What you will do:
Count the lines in the records below that contain the word "group", and give only that number.

Recorded data:
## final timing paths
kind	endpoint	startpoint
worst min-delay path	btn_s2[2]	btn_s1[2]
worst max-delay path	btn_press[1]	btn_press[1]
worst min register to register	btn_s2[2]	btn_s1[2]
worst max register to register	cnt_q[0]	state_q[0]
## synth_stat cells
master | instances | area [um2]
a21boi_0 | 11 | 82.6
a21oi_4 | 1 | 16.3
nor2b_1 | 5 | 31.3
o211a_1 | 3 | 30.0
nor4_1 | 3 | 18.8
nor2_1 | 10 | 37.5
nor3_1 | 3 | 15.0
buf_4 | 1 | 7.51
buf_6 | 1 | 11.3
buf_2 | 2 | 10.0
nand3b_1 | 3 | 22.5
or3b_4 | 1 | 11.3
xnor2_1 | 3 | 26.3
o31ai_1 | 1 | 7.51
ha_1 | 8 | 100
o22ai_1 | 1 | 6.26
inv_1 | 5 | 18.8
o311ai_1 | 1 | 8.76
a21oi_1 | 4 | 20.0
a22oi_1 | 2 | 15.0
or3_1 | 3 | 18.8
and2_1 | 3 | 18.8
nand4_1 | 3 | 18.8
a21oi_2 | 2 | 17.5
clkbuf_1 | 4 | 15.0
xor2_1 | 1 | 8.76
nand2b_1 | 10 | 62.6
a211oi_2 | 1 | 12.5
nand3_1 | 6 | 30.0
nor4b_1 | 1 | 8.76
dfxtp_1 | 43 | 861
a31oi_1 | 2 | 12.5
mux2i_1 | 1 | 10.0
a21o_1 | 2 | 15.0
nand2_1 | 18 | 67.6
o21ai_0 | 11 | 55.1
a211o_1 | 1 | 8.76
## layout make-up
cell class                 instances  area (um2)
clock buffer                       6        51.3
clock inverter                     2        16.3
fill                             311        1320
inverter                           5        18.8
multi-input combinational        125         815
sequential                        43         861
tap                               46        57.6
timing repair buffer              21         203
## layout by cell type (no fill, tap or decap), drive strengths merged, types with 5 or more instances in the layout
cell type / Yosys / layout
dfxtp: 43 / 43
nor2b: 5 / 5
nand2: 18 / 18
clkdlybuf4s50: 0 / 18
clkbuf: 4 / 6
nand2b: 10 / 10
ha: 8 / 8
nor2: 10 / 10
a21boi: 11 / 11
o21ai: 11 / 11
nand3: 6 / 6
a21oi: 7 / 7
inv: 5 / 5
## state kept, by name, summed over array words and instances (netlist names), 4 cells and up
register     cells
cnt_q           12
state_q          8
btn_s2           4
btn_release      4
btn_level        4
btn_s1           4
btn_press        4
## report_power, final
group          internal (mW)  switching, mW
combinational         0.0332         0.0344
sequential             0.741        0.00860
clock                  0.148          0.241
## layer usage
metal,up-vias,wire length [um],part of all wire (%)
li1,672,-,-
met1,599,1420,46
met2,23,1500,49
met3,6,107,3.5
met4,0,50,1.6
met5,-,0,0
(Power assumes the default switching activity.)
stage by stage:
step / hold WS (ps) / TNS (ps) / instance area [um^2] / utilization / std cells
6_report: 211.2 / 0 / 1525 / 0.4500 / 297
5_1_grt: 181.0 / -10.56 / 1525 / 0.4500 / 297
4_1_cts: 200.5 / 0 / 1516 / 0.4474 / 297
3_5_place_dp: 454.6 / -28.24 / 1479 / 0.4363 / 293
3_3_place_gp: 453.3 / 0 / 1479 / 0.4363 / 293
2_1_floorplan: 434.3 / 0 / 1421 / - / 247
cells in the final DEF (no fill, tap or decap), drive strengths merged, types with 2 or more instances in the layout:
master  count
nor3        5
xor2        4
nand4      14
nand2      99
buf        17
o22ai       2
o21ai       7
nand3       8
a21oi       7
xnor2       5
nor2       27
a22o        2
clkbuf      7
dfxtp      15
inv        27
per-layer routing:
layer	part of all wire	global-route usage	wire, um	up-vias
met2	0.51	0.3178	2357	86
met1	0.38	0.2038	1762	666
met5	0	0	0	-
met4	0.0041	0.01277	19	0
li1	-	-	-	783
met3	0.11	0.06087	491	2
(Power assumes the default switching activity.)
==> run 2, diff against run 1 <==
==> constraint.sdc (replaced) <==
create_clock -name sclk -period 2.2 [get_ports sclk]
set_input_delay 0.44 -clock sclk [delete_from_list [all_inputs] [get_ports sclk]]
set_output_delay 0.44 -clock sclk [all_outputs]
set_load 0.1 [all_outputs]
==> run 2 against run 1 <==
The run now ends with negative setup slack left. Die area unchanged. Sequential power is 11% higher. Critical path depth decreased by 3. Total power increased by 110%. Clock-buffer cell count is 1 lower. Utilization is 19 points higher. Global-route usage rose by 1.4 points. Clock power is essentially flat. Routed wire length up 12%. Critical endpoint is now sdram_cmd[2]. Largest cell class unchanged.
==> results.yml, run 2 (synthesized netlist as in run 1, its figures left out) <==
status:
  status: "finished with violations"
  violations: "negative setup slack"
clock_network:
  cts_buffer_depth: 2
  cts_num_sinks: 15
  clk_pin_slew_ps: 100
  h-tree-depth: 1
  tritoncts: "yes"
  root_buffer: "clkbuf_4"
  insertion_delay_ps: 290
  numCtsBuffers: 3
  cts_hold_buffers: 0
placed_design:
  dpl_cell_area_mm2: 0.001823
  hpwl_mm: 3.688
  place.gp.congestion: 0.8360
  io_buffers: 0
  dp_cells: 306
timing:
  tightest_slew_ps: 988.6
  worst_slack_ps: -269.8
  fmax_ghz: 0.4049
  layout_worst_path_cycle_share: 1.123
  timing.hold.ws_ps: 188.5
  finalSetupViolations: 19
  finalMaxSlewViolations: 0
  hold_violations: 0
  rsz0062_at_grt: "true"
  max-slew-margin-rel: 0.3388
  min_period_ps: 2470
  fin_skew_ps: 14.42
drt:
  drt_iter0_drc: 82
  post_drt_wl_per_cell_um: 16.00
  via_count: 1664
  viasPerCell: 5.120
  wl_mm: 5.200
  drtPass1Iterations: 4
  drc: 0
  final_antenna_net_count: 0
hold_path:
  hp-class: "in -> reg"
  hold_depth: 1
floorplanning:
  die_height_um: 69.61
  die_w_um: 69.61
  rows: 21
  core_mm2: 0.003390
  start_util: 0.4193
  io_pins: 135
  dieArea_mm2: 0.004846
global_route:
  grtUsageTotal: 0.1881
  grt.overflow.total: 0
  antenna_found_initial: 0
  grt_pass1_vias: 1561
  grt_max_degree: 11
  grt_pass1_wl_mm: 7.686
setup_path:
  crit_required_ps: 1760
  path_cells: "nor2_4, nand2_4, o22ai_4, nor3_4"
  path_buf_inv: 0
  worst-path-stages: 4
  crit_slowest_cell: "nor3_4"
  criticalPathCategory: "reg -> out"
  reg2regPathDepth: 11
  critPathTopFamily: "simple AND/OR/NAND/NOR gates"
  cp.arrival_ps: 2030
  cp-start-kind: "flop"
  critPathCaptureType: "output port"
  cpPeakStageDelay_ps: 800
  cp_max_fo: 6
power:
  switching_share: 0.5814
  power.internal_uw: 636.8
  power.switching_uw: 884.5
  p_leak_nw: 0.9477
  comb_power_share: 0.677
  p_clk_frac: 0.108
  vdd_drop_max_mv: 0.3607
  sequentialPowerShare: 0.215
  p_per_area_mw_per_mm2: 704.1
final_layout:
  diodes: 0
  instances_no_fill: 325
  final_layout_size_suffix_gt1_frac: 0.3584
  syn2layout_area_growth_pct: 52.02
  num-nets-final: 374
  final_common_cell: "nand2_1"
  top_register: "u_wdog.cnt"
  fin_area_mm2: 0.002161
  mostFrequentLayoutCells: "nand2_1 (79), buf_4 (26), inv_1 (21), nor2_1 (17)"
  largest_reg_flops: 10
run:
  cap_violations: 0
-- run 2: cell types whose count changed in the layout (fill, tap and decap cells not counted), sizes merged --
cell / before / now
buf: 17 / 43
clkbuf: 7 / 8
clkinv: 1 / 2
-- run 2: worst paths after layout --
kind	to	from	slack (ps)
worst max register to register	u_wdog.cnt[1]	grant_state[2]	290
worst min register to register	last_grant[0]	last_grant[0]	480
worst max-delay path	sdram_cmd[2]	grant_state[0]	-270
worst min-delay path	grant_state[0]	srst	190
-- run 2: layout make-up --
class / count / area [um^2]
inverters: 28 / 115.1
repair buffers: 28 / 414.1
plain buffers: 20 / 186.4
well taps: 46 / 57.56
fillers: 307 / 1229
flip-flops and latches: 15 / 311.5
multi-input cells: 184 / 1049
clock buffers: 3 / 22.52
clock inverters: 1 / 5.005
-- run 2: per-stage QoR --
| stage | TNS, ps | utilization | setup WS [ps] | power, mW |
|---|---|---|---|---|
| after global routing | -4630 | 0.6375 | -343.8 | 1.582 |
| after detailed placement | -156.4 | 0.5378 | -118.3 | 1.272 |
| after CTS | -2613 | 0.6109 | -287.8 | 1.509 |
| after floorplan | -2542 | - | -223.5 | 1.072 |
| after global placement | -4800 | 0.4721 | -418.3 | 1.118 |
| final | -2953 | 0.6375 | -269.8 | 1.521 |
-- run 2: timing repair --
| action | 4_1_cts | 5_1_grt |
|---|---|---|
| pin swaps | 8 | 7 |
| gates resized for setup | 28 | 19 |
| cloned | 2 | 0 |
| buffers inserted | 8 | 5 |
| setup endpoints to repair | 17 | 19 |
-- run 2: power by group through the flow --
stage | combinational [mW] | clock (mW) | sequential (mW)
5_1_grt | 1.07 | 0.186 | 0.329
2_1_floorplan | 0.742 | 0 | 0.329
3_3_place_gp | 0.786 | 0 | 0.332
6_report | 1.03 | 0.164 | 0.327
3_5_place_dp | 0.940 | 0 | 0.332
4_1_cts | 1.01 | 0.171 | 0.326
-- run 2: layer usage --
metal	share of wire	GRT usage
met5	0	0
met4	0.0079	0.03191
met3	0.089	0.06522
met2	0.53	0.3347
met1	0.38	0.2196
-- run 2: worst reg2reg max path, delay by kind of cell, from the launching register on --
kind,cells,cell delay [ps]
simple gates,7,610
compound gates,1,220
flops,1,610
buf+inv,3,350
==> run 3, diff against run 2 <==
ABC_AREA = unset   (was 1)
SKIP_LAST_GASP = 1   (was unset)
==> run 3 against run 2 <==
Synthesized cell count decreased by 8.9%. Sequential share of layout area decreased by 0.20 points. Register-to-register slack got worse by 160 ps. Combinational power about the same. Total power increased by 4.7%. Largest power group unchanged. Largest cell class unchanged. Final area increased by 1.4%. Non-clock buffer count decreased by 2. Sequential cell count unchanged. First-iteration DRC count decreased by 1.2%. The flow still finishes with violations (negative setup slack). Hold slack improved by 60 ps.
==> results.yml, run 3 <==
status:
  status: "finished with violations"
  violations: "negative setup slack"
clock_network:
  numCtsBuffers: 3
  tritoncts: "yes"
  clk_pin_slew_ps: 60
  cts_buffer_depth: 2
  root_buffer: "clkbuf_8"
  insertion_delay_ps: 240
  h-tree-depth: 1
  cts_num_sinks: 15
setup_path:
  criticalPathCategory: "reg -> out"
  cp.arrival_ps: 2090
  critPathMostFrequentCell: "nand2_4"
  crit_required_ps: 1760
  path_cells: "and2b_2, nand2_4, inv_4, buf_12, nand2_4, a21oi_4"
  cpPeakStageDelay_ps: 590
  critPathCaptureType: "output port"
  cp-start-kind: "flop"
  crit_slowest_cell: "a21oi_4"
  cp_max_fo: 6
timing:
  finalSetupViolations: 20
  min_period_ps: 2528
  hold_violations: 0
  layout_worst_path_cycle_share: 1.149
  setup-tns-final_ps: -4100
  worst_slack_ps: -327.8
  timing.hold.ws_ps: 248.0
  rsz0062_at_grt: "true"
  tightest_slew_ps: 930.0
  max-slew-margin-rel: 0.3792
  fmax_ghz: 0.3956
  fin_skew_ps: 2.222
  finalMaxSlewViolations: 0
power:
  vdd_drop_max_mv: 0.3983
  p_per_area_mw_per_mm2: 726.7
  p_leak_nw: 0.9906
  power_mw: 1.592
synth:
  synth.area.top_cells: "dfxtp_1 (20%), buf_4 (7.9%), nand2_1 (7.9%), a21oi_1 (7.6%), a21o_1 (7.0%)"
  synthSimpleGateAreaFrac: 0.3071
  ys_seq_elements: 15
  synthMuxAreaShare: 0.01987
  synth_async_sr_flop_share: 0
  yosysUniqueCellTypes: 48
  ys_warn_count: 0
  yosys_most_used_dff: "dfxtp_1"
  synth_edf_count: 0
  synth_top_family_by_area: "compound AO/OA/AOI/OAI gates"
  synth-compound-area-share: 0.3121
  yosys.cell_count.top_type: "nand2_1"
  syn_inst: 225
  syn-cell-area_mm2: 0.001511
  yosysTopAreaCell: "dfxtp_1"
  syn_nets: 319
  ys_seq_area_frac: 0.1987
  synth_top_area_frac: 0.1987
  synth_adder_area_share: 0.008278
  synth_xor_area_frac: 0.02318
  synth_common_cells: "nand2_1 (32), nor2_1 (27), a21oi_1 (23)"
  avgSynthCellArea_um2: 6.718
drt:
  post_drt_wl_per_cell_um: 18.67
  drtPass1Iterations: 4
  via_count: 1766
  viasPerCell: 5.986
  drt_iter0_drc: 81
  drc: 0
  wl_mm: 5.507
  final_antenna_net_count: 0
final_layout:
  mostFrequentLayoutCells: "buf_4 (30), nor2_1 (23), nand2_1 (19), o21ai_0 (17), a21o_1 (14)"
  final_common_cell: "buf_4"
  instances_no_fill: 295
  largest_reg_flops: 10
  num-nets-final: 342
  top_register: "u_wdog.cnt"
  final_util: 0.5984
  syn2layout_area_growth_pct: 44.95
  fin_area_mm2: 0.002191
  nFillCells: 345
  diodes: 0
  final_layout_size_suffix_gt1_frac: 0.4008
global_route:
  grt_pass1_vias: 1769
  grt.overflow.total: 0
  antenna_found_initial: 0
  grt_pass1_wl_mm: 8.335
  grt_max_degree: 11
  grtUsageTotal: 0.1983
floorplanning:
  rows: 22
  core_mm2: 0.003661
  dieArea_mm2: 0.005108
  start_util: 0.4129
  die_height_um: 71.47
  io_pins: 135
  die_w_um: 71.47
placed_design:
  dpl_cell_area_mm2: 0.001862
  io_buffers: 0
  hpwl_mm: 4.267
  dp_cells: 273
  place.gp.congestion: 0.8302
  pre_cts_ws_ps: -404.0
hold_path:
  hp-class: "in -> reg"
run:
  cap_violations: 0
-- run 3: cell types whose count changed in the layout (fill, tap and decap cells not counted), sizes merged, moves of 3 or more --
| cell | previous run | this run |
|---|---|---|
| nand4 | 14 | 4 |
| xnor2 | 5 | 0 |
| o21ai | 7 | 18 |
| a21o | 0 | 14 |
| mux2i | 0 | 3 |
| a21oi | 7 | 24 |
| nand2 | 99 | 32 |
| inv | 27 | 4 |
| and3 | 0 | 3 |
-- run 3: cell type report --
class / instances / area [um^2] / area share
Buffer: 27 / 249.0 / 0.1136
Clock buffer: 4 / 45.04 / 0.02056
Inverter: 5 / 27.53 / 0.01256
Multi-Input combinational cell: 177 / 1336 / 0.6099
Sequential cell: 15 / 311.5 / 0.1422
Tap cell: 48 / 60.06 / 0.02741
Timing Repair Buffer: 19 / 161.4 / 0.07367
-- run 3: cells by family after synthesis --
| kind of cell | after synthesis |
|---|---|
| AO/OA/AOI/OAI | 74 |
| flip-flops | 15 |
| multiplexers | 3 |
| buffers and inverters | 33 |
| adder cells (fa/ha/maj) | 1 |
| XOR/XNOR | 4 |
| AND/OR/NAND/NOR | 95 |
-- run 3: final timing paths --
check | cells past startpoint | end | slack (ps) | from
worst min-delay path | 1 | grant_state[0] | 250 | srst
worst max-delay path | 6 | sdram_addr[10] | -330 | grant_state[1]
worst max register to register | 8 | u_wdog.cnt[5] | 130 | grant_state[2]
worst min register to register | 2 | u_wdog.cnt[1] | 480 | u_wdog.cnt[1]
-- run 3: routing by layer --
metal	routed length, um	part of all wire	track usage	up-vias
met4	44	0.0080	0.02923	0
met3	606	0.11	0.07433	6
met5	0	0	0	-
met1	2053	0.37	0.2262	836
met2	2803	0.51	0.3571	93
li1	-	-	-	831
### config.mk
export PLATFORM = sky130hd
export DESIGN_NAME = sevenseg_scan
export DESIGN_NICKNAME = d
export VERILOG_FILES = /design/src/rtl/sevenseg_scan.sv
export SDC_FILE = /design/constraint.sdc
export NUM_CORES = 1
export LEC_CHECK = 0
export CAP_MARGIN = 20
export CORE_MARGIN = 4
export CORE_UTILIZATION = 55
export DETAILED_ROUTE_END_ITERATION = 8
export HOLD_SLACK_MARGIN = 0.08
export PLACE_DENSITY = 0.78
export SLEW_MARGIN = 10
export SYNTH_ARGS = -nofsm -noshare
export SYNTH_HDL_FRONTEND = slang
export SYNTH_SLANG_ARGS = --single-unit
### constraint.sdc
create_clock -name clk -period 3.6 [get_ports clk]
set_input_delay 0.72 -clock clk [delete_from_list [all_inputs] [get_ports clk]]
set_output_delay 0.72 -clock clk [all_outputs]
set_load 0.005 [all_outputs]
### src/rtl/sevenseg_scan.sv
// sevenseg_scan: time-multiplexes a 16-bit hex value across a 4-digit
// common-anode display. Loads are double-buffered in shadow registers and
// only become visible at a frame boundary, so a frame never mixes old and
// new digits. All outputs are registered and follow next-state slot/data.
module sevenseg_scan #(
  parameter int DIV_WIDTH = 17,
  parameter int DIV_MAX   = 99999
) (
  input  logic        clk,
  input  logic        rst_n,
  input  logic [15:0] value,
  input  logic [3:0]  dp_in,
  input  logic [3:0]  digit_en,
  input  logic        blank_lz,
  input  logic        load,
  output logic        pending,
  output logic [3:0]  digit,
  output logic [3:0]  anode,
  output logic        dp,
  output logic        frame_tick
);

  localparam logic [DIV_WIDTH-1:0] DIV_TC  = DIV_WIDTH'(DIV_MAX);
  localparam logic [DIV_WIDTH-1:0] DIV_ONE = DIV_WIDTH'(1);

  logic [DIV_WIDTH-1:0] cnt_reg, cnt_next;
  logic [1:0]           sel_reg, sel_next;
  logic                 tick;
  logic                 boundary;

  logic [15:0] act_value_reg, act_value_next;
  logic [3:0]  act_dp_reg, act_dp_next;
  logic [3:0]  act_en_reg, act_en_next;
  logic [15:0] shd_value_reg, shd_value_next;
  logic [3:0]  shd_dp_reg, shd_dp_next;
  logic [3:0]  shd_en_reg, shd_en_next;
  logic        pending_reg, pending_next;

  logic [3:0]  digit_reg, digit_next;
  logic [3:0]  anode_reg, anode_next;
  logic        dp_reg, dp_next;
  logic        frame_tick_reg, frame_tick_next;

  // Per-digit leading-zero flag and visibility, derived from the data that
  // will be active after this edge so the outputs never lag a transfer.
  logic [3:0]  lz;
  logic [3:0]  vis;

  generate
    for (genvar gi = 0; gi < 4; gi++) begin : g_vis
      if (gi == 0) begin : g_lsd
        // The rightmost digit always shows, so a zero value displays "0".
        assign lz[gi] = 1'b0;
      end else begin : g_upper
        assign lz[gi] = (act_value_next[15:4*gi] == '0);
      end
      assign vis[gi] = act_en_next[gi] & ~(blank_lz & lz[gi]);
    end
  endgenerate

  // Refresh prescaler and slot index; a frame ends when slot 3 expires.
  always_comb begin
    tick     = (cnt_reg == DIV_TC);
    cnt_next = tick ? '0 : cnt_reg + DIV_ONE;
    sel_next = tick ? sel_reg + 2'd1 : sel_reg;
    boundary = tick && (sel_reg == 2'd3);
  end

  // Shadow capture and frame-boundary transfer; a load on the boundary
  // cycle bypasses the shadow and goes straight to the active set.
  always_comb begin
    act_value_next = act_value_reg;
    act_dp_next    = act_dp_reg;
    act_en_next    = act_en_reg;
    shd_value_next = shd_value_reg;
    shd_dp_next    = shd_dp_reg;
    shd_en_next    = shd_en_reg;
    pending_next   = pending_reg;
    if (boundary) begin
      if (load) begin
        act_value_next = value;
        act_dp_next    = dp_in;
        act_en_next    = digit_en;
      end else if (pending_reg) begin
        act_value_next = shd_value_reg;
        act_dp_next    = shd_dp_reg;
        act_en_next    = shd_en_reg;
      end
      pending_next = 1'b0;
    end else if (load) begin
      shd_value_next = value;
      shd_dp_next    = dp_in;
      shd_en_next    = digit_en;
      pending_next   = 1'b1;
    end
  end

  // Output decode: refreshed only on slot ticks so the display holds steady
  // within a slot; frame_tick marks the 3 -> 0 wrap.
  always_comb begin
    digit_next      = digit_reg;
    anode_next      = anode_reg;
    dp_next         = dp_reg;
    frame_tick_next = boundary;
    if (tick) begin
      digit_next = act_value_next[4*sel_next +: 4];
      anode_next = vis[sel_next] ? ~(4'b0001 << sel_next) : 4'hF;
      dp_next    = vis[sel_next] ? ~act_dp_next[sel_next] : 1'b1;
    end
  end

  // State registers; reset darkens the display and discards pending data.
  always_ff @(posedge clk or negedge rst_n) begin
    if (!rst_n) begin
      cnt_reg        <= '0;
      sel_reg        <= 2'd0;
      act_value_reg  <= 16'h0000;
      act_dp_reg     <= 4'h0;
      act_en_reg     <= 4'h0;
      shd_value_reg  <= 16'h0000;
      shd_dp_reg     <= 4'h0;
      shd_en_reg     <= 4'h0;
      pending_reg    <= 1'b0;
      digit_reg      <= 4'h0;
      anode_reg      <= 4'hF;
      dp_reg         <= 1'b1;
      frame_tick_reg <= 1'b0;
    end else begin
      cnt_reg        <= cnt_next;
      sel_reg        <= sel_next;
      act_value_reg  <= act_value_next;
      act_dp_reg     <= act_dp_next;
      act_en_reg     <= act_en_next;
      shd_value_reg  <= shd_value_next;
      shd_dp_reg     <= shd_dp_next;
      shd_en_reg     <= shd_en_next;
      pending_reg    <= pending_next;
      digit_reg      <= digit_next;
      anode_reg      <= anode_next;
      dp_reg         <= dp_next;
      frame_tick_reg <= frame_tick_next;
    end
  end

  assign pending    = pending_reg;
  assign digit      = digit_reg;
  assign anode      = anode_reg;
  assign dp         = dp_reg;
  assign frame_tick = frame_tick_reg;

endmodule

Exercise response:
3